Give all the data again exactly.
(Material for the task Opens)
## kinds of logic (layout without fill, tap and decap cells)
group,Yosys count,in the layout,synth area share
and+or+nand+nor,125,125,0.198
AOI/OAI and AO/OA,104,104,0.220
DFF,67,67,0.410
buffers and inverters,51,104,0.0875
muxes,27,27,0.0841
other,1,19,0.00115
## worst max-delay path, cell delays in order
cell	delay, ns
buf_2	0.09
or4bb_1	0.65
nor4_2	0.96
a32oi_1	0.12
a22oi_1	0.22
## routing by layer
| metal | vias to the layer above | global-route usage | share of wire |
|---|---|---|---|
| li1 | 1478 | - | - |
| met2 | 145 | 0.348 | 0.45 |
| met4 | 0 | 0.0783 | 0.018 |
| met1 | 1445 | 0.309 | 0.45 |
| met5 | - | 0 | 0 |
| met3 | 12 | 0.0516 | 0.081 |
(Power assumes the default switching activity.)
**config.mk**
```make
export PLATFORM = sky130hd
export DESIGN_NAME = dat_top
export DESIGN_NICKNAME = d
export VERILOG_FILES = /design/src/hw/dat_pkg.sv /design/src/hw/dat_divider.sv /design/src/hw/dat_top.sv
export VERILOG_INCLUDE_DIRS = /design/src /design/src/hw
export SDC_FILE = /design/constraint.sdc
export NUM_CORES = 2
export LEC_CHECK = 0
export ABC_AREA = 1
export BUFFER_PORTS_ARGS = -buffer_cell sky130_fd_sc_hd__buf_2
export CORE_UTILIZATION = 37
export DETAILED_ROUTE_END_ITERATION = 10
export SLEW_MARGIN = 25
export SYNTH_ARGS = -nofsm -noshare
export SYNTH_HDL_FRONTEND = slang
export SYNTH_SLANG_ARGS = --single-unit
```
**constraint.sdc**
```tcl
create_clock -name clk -period 19.1 [get_ports clk]
set_clock_uncertainty 0.2 [all_clocks]
set_input_delay 5.73 -clock clk [delete_from_list [all_inputs] [get_ports clk]]
set_output_delay 5.73 -clock clk [all_outputs]
set_load 0.01 [all_outputs]
```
(Material for the task Closes)
● Answer to this problem:
## kinds of logic (layout without fill, tap and decap cells)
group,Yosys count,in the layout,synth area share
and+or+nand+nor,125,125,0.198
AOI/OAI and AO/OA,104,104,0.220
DFF,67,67,0.410
buffers and inverters,51,104,0.0875
muxes,27,27,0.0841
other,1,19,0.00115
## worst max-delay path, cell delays in order
cell	delay, ns
buf_2	0.09
or4bb_1	0.65
nor4_2	0.96
a32oi_1	0.12
a22oi_1	0.22
## routing by layer
| metal | vias to the layer above | global-route usage | share of wire |
|---|---|---|---|
| li1 | 1478 | - | - |
| met2 | 145 | 0.348 | 0.45 |
| met4 | 0 | 0.0783 | 0.018 |
| met1 | 1445 | 0.309 | 0.45 |
| met5 | - | 0 | 0 |
| met3 | 12 | 0.0516 | 0.081 |
(Power assumes the default switching activity.)
**config.mk**
```make
export PLATFORM = sky130hd
export DESIGN_NAME = dat_top
export DESIGN_NICKNAME = d
export VERILOG_FILES = /design/src/hw/dat_pkg.sv /design/src/hw/dat_divider.sv /design/src/hw/dat_top.sv
export VERILOG_INCLUDE_DIRS = /design/src /design/src/hw
export SDC_FILE = /design/constraint.sdc
export NUM_CORES = 2
export LEC_CHECK = 0
export ABC_AREA = 1
export BUFFER_PORTS_ARGS = -buffer_cell sky130_fd_sc_hd__buf_2
export CORE_UTILIZATION = 37
export DETAILED_ROUTE_END_ITERATION = 10
export SLEW_MARGIN = 25
export SYNTH_ARGS = -nofsm -noshare
export SYNTH_HDL_FRONTEND = slang
export SYNTH_SLANG_ARGS = --single-unit
```
**constraint.sdc**
```tcl
create_clock -name clk -period 19.1 [get_ports clk]
set_clock_uncertainty 0.2 [all_clocks]
set_input_delay 5.73 -clock clk [delete_from_list [all_inputs] [get_ports clk]]
set_output_delay 5.73 -clock clk [all_outputs]
set_load 0.01 [all_outputs]
```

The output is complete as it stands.